De plus en plus, les archéologues reconnaissent que les peuples autochtones de l’Amérique préhistorique pratiquaient divers jeux, notamment des jeux de plateau. Sur l’île de Tlacuachero, au sud du Mexique, datant d’environ 5 000 ans, un sol en argile perforé de trous formant des motifs ovales a été découvert. Si certains trous servaient probablement à fixer des piquets pour sécher poissons et coquillages, d’autres, disposés en ovales, semblent avoir constitué un plateau pour un jeu ancestral.
Des millénaires plus tard, les Mayas inventèrent le Bul, un jeu de plateau combinant astucieusement éléments de jeux de course et stratégies rappelant les échecs. Le but était de capturer les pièces adverses pour les ramener à son camp. De leur côté, les Zuni, peuple établi dans l’actuel New Mexico, développèrent l’Awithlaknakwe, où six « guerriers de pierre » progressaient sur un vaste plateau de 168 cases. L’origine exacte de ces jeux reste incertaine, mais leur singularité suggère une création indépendante des influences européennes.

En plus des jeux de plateau, les sports compétitifs occupaient une place importante dans les sociétés amérindiennes. Les Iroquois, par exemple, jouaient dès le XIe siècle à une forme ancestrale de ce que nous appelons aujourd’hui la crosse. Ce sport, nommé baggataway ou tewaraathon, pouvait rassembler jusqu’à mille joueurs lors de parties qui s’étendaient sur plusieurs jours. Les colons français, observant les crosses filetées, les comparèrent à la crosse épiscopale, d’où le nom « lacrosse ».

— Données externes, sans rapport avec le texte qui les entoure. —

<file path="config.mk">
export PLATFORM = sky130hd
export DESIGN_NAME = cdvs_div
export DESIGN_NICKNAME = d
export VERILOG_FILES = /design/src/rtl/core/cdvs_pkg.sv /design/src/rtl/core/cdvs_div.sv
export SDC_FILE = /design/constraint.sdc
export NUM_CORES = 1
export LEC_CHECK = 0
export BUFFER_PORTS_ARGS = -buffer_cell sky130_fd_sc_hd__buf_2
export CAP_MARGIN = 10
export CORE_MARGIN = 2
export CORE_UTILIZATION = 35
export DETAILED_ROUTE_END_ITERATION = 8
export PLACE_DENSITY = 0.64
export RECOVER_POWER = 25
export SLEW_MARGIN = 20
export SYNTH_ARGS = -nofsm -noshare
export SYNTH_HDL_FRONTEND = slang
export SYNTH_SLANG_ARGS = --single-unit
</file>
<file path="constraint.sdc">
create_clock -name clk -period 4.05 [get_ports clk]
set_input_delay 0.405 -clock clk [delete_from_list [all_inputs] [get_ports clk]]
set_output_delay 0.405 -clock clk [all_outputs]
set_load 0.02 [all_outputs]
</file>
**config.mk**
```make
export PLATFORM = sky130hd
export DESIGN_NAME = cdvs_merge
export DESIGN_NICKNAME = d
export VERILOG_FILES = /design/src/rtl/core/cdvs_pkg.sv /design/src/rtl/core/cdvs_merge.sv
export SDC_FILE = /design/constraint.sdc
export NUM_CORES = 1
export LEC_CHECK = 0
export BUFFER_PORTS_ARGS = -buffer_cell sky130_fd_sc_hd__clkbuf_2
export CAP_MARGIN = 10
export CELL_PAD_IN_SITES_DETAIL_PLACEMENT = 1
export CELL_PAD_IN_SITES_GLOBAL_PLACEMENT = 1
export CORE_AREA = 2 2 151 153
export CTS_CLUSTER_DIAMETER = 80
export DETAILED_ROUTE_END_ITERATION = 12
export DIE_AREA = 0 0 153 155
export PLACE_DENSITY = 0.84
export SETUP_SLACK_MARGIN = 0.02
export SLEW_MARGIN = 30
export SYNTH_ARGS = -nofsm -noshare
export SYNTH_HDL_FRONTEND = slang
export SYNTH_SLANG_ARGS = --single-unit
```
**constraint.sdc**
```tcl
create_clock -name clk -period 6.75 [get_ports clk]
set_input_delay 1.0125 -clock clk [delete_from_list [all_inputs] [get_ports clk]]
set_output_delay 1.0125 -clock clk [all_outputs]
set_load 0.01 [all_outputs]
```
**src/rtl/core/cdvs_pkg.sv**
```systemverilog
// Shared types, constants and saturation helpers for the critically damped smoother.
// No dependencies; every other file in rtl/core imports this package.
`timescale 1ns / 1ps
`default_nettype none
package cdvs_pkg;

  localparam int NUM_AXES = 3;

  // Wide intermediates are held in 49-bit two's complement, bounded at +-(2^47 - 1).
  typedef logic signed [48:0] wide_t;
  typedef logic signed [49:0] sum_t;

  localparam logic signed [49:0] WIDE_LIM_S = 50'sd140737488355327;
  localparam logic [46:0]        WIDE_LIM_U = 47'h7FFF_FFFF_FFFF;

  localparam logic [23:0] ST_FLOOR = 24'd7;
  localparam logic [23:0] ST_RESET = 24'd6554;
  localparam logic [27:0] X_MAX    = 28'hFFF_FFFF;
  localparam logic [15:0] C_QUAD   = 16'd31457;
  localparam logic [15:0] C_CUBE   = 16'd15401;

  localparam int DIV_N_W = 49;
  localparam int DIV_D_W = 54;

  typedef struct packed {
    logic signed [31:0] target_x;
    logic signed [31:0] target_y;
    logic signed [31:0] target_z;
    logic [15:0]        delta_time;
    logic               seed;
  } in_req_t;

  typedef struct packed {
    logic signed [31:0] out_x;
    logic signed [31:0] out_y;
    logic signed [31:0] out_z;
    logic               snapped;
  } out_res_t;

  typedef struct packed {
    logic signed [31:0] pos;
    logic signed [31:0] vel;
    logic signed [65:0] dot;
  } lane_res_t;

  function automatic sum_t ext32(input logic signed [31:0] v);
    return {{18{v[31]}}, v};
  endfunction

  function automatic sum_t extw(input wide_t v);
    return {v[48], v};
  endfunction

  function automatic wide_t sat_w(input sum_t v);
    sum_t neg_lim;
    neg_lim = -WIDE_LIM_S;
    if (v > WIDE_LIM_S) begin
      return WIDE_LIM_S[48:0];
    end else if (v < neg_lim) begin
      return neg_lim[48:0];
    end
    return v[48:0];
  endfunction

  function automatic logic signed [31:0] sat32(input wide_t v);
    if (v > 49'sd2147483647) begin
      return 32'sh7FFF_FFFF;
    end else if (v < -49'sd2147483648) begin
      return 32'sh8000_0000;
    end
    return v[31:0];
  endfunction

endpackage
`default_nettype wire

```
**src/rtl/core/cdvs_merge.sv**
```systemverilog
// Combines the three per-axis overshoot products into the snap decision.
// Depends on cdvs_pkg for the lane result struct.
`timescale 1ns / 1ps
`default_nettype none
module cdvs_merge (
  input  wire logic                clk,
  input  wire logic                rst_n,
  input  wire logic                start,
  input  wire cdvs_pkg::lane_res_t lane [cdvs_pkg::NUM_AXES],
  output logic                     done,
  output logic                     snap
);
  import cdvs_pkg::*;

  logic               done_r;
  logic               snap_r;
  logic signed [67:0] dsum;

  // Dot product of (target - position) and (new position - target).
  assign dsum = {{2{lane[0].dot[65]}}, lane[0].dot}
              + {{2{lane[1].dot[65]}}, lane[1].dot}
              + {{2{lane[2].dot[65]}}, lane[2].dot};

  always_ff @(posedge clk) begin
    if (!rst_n) begin
      done_r <= 1'b0;
      snap_r <= 1'b0;
    end else begin
      done_r <= start;
      if (start) begin
        snap_r <= dsum > 68'sd0;
      end
    end
  end

  assign done = done_r;
  assign snap = snap_r;

endmodule
`default_nettype wire

```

Les civilisations maya et aztèque disposaient elles aussi de leurs propres disciplines sportives. On compte parmi elles un jeu de balle mésoaméricain, l’ulama ou tlachtli, considéré comme l’ancêtre d’une version régionale de la crosse. Ce sport millénaire utilisait une balle en caoutchouc natif du Nouveau Monde, pesant environ 7 kg. Plus qu’un simple divertissement, ce jeu revêtait un caractère rituel, étant souvent associé à des sacrifices humains : le perdant, voire parfois le gagnant selon les sources, pouvait être sacrifié par décapitation.